CookBook is pretty outspoken on this EP, but moreso than other people’s career choices he analyzes his own. Introducing himself with the succint self-description “From Puerto Rico, face and vocals gringo (…) head-butt MC’s like Ochocinco” and concluding with the confident “It ain’t stopped bein’ fun yet / My guess is I ain’t done yet,” he nevertheless struggles to reconcile certain elements of his career. Particularly his background as a Christian rapper seemed to have posed some problems, which he discusses in several songs here, spanning from the early stages to today when he’s still forced to defend himself against accusations like “Book stopped believin’ – Cook’s been deceived – CookBook is a heathen.”

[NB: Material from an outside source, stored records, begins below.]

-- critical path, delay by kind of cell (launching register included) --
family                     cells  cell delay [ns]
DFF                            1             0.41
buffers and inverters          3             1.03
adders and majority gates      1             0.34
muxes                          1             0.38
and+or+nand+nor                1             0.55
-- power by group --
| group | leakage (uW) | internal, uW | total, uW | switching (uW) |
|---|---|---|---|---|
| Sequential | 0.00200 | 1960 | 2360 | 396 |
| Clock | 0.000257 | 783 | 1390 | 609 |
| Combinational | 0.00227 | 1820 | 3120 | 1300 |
[config.mk]
export PLATFORM = sky130hd
export DESIGN_NAME = shifter_pipe_flat
export DESIGN_NICKNAME = d
export VERILOG_FILES = /design/src/rtl/shifter_pipe_if.sv /design/src/rtl/shifter_pipe.sv /design/src/flat_wrapper.sv
export SDC_FILE = /design/constraint.sdc
export NUM_CORES = 1
export LEC_CHECK = 0
export CORE_ASPECT_RATIO = 0.5
export CORE_UTILIZATION = 50
export DETAILED_ROUTE_END_ITERATION = 7
export GPL_ROUTABILITY_DRIVEN = 0
export PLACE_DENSITY = 0.8
export RECOVER_POWER = 100
export SLEW_MARGIN = 25
export SYNTH_ARGS = -nofsm -noshare
export SYNTH_HDL_FRONTEND = slang
export SYNTH_SLANG_ARGS = --single-unit
export TNS_END_PERCENT = 30
[constraint.sdc]
create_clock -name clk -period 2.6 [get_ports clk]
set_input_delay 0.78 -clock clk [delete_from_list [all_inputs] [get_ports clk]]
set_output_delay 0.78 -clock clk [all_outputs]
set_load 0.02 [all_outputs]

But he also reveals his own naivety and envy in “Heisenberg”:

“Symphony journeys turn into hidden bitterness
It burns me learnin’ that my former cohorts is limitless
MURS is a millionaire, Scarub is killin’ it
While Cookie crumbles under pressure carin’ ’bout little sh…
Doin’ these church shows but don’t feel legitimate
Reachin’ the tippin’ point, it’s time to be flippin’ it
This is my life, but I’m not really livin’ it
That is the catalyst that has me have to get real with it
Livin’ in accordance with an unseen majority
Whose wants hold me back but none of them are supportin’ me”

“I’m Thirsty” continues the theme over the EP’s most hard-edged beat, the thumping and rattling percussion supporting biting observations like “2009 I thought I could have a career like Evidence / (Yeah right) …Been failin’ at it ever since” and “At first I thought these Christian fans would keep supportin’ me / But no dice, these pro-lifers aborted me.”

There’s a time and place for everything, and if it’s on this EP where CookBook comes to terms with these things, then that’s completely okay. It resulted in above-average rap tracks like “I’m Thirsty” (with ingenious “Shook Ones Pt. II” cuts) or “In Your Memory,” dedicated to his father – also on a recurring topic but special nonetheless as it also addresses Rhettmatic’s dad. This one also comes with a classic quote, but DJ Rhett’s best pick might be the Phife quotable he uses in “Accolades”: “If I don’t say I’m the best, tell me who the hell will?”

In short, the “Phantom Menace” EP is good for what it is, even as the Phesto-featuring closer “Let’s Go” sounds more like the beginning of another episode. It features a rap artist expressing and explaining himself to the best of his abilities. This being my first time I dealt with Book more intensively, I can say that his forte as a rapper probably lies in his writing, moreso than the vocal performance. The press release quotes him as saying, “In these songs I go harder than I have in the past, and I don’t hold anything back.” If he went even harder in his raps and Rhett also went a little bit harder in his beats, “Phantom Menace” would be more than just good. Still if you have an inclination for rappers who represent the “good kid, not unlike┬áKendrick” (as he describes himself in “Heisenberg”), give CookBook a try.